The nature of chemical bonding in coordination compounds was a special interest of Gabuda's studies. The results of theoretical and experimental work on the development of methods of spectroscopy and electronic structure of the NMR study of various substances and materials are summarized in his books published in Russia and abroad. Gabuda's scientific results were awarded by the State Prize of the Russian Federation for Science and Technology (together with a group of authors) in 1995 for the work "Radiospectroscopical and Quantum-Chemical Methods of Research in Solid State Chemistry". His last unfinished research was devoted to the problem of detecting and studying molecular transitions from the racemic to the chiral ordered state in solids at low temperatures to simulate conditions of the "cold" scenario of life origin.

== Organizational activities in science ==
Gabuda was the founder and the leader of radiospectroscopy in the USSR and Russia for many years. He expanded NMR to many new areas of application and created a group of like-minded people across the country. He was associate professor of physics of the Krasnoyarsk branch of the Novosibirsk State University, professor and lectured at the department of solid state chemistry in Novosibirsk. He took an active part in the expert work, dissertation councils, was the supervisor of many diploma, master's and doctoral theses consultant. Thanks to his universal knowledge and a great range of interests, Gabuda was a great populariser of science. He collaborated with many journals and newspapers such as the "Science in Siberia", "Novaya Gazeta" et al., was a member of editorial boards of scientific and popular book series, a member of the International Editorial Committee "Alternative energy and ecology", a constant reviewer of the Journal of Structural Chemistry and the journal Applied Magnetic Resonance.

== Books ==
- S.P. Gabuda, S.V. Zemskov. "Nuclear magnetic resonance in complex compounds" (Ed.: Prof. B.I. Peshchevitsky). Science, Novosibirsk, 1976.
- S.P. Gabuda, Yu.V. Gagarinskii, S.A. Polishchuk. "NMR in inorganic fluorides. The structure and chemical bonding". Atomizdat, Moscow, 1978.

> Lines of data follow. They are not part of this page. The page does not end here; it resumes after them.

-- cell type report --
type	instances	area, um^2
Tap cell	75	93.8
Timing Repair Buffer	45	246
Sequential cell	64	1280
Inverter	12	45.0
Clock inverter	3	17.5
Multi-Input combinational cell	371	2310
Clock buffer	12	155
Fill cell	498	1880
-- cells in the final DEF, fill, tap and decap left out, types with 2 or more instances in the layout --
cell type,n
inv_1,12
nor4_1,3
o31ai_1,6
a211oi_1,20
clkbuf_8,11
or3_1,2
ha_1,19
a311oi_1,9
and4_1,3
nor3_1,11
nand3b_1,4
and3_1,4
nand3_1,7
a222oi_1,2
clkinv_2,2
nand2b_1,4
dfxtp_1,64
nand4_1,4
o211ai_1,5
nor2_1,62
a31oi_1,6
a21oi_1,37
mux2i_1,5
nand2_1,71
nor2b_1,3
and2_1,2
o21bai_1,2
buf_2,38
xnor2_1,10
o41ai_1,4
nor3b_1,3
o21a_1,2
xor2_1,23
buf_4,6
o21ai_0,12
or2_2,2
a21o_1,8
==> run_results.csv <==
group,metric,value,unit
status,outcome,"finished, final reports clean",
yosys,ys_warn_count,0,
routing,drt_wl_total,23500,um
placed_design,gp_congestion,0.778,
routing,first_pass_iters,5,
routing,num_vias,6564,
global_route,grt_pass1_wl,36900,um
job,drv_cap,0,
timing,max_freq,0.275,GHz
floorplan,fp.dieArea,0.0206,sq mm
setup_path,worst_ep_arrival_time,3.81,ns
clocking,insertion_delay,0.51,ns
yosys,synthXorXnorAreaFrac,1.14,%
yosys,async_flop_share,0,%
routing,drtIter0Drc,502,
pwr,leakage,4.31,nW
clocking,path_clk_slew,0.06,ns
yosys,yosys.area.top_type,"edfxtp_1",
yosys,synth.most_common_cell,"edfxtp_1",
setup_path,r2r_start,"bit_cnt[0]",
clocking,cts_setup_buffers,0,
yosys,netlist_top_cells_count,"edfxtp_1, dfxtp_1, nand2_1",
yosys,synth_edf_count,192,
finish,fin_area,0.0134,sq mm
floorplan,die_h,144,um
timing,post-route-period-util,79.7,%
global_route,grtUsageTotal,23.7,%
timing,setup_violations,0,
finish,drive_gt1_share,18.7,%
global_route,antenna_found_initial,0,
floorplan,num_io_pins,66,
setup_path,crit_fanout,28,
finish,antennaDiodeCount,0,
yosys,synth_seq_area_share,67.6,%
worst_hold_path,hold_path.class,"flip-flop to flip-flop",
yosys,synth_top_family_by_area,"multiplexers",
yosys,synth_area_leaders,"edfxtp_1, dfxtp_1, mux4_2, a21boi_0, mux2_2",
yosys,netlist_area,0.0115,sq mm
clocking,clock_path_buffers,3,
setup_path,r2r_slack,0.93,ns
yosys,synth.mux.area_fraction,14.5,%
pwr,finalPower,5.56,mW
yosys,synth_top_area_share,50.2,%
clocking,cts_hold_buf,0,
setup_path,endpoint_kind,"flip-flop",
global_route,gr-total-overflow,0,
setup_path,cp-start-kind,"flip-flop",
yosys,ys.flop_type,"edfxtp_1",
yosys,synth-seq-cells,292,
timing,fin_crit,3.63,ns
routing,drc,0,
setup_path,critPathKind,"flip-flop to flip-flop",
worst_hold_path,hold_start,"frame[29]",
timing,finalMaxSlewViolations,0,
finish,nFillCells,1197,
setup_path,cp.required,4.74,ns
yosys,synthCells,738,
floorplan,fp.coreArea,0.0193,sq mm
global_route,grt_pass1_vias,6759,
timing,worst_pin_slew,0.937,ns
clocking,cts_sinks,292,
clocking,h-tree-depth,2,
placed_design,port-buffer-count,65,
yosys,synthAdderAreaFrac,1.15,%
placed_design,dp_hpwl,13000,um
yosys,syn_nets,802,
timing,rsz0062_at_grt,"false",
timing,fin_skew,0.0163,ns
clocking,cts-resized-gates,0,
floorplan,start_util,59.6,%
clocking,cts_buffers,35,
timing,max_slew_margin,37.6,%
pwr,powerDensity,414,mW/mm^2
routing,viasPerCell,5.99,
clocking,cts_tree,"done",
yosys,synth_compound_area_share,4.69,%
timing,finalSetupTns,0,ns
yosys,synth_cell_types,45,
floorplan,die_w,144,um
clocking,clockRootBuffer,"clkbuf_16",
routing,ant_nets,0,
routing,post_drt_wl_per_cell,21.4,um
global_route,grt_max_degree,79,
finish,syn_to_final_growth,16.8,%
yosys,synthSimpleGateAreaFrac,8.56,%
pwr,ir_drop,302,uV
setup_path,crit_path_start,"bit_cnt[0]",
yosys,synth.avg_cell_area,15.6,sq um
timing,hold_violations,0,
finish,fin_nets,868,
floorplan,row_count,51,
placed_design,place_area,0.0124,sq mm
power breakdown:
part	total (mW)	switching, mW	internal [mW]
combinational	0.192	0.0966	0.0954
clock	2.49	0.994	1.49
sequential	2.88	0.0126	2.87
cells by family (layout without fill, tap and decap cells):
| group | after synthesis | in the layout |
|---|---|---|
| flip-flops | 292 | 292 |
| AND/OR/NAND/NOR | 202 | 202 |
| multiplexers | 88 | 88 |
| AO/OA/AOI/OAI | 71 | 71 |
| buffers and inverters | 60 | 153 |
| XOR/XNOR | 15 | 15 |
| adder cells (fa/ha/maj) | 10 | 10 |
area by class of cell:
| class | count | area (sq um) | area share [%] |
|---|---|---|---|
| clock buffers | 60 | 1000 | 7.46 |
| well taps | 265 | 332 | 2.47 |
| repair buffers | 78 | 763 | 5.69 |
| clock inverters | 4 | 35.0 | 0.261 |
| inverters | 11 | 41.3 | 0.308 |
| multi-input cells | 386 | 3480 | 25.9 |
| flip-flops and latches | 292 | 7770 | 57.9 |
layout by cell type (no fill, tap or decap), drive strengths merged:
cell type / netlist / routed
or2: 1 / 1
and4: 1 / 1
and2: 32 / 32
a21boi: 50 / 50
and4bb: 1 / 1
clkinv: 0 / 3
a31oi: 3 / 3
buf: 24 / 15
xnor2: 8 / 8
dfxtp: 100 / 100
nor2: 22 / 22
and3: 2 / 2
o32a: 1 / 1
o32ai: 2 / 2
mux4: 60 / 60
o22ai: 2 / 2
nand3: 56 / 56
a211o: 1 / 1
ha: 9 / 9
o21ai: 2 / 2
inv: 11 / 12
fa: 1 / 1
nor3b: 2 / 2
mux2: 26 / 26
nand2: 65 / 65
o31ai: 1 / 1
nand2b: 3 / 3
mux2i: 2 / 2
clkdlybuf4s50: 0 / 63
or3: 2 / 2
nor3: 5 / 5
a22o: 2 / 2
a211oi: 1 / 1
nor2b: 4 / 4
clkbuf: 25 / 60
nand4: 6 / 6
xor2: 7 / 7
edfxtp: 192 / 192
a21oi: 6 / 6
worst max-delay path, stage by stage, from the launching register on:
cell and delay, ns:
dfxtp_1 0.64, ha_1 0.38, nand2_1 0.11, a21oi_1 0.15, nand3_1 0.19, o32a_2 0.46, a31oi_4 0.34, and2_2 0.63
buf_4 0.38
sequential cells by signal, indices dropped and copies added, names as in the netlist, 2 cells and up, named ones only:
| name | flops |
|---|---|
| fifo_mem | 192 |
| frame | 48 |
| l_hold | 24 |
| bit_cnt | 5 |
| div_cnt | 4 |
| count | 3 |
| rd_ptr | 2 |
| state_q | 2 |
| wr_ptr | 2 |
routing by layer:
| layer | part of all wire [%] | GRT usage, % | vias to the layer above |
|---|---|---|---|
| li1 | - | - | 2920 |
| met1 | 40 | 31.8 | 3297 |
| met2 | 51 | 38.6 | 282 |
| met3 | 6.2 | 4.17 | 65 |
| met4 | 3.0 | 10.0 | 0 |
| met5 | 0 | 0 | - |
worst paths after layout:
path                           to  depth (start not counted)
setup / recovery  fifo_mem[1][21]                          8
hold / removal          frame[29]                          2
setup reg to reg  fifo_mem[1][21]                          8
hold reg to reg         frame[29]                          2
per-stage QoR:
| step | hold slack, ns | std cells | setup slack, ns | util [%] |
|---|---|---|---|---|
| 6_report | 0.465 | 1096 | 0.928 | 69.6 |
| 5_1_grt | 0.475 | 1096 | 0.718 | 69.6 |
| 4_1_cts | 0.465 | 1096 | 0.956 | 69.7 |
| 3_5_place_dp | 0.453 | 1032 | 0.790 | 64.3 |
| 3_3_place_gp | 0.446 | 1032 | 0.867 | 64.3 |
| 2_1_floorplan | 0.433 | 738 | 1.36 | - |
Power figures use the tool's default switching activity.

- S.P. Gabuda, A.F. Rzhavin "NMR in crystalline and hydrated protein" ( Ed.: Prof. B.I. Peshchevitsky). Science, Novosibirsk, 1978.
- S.P. Gabuda. "Bound water. Facts and hypotheses "(Ed.: Prof. I.I. Yakovlev). Science, Novosibirsk, 1982.
- S.P. Gabuda, A.G. Lundin. "Internal mobility in solids" (Ed.: Prof. E.I. Fedin). Science, Novosibirsk, 1986.
- S.P. Gabuda, R.N. Pletnev, M.A. Fedotov. "Nuclear magnetic resonance in Inorganic Chemistry" (Ed.: Prof. V.A. Gubanov). Science, Moscow, 1988.
- S.P. Gabuda, R.N. Pletnev. "Application of NMR in solid state chemistry." Ekaterinburg, Publ.Ekaterinburg, 1996.
- A.A. Gaydash, V.G. Nikolaev, S.P. Gabuda. "Structure of the myocardium, liver, kidney and physico-chemical properties of the bone under the influence of natural zeolites and fluoride" Atlas electron mikroskopichesih photos, NMR spectra and Raman scattering. (Ed.: L.D. Zykova). Krasnoyarsk State Medical Academy, Krasnoyarsk, 2005.
- E.I. Yuryeva, S.P. Gabuda, R.N. Pletnev. "Quantum Chemistry and Nuclear Resonance Spectroscopy Data of Natural and Synthetic Nanotechnological Materials with nd-Metal Atoms Participations" Progress in Quantum Chemistry Research. (Ed.: E.O. Hoffman). Nova Science Publishers, NY, 2007.
- S.P. Gabuda, S.G. Kozlova. "Lone pairs and chemical bonding in molecular and ionic crystals". (Ed.: Acad. V.M. Bouznik). Russian Academy of Sciences, Novosibirsk, 2009.
- S.P. Gabuda, S.G. Kozlova. "NMR, Magnetic Behavior and Structural Effects of Spin-Orbit Interactions in PtF_{6} and in Related Octahedral Molecules and Fluorocomplexes". Chapter in the book "Handbook of Inorganic Chemistry Research" Series: Chemistry Research and Applications. (Ed.: D.A. Morrison.) Nova Science Publishers, NY, 2010.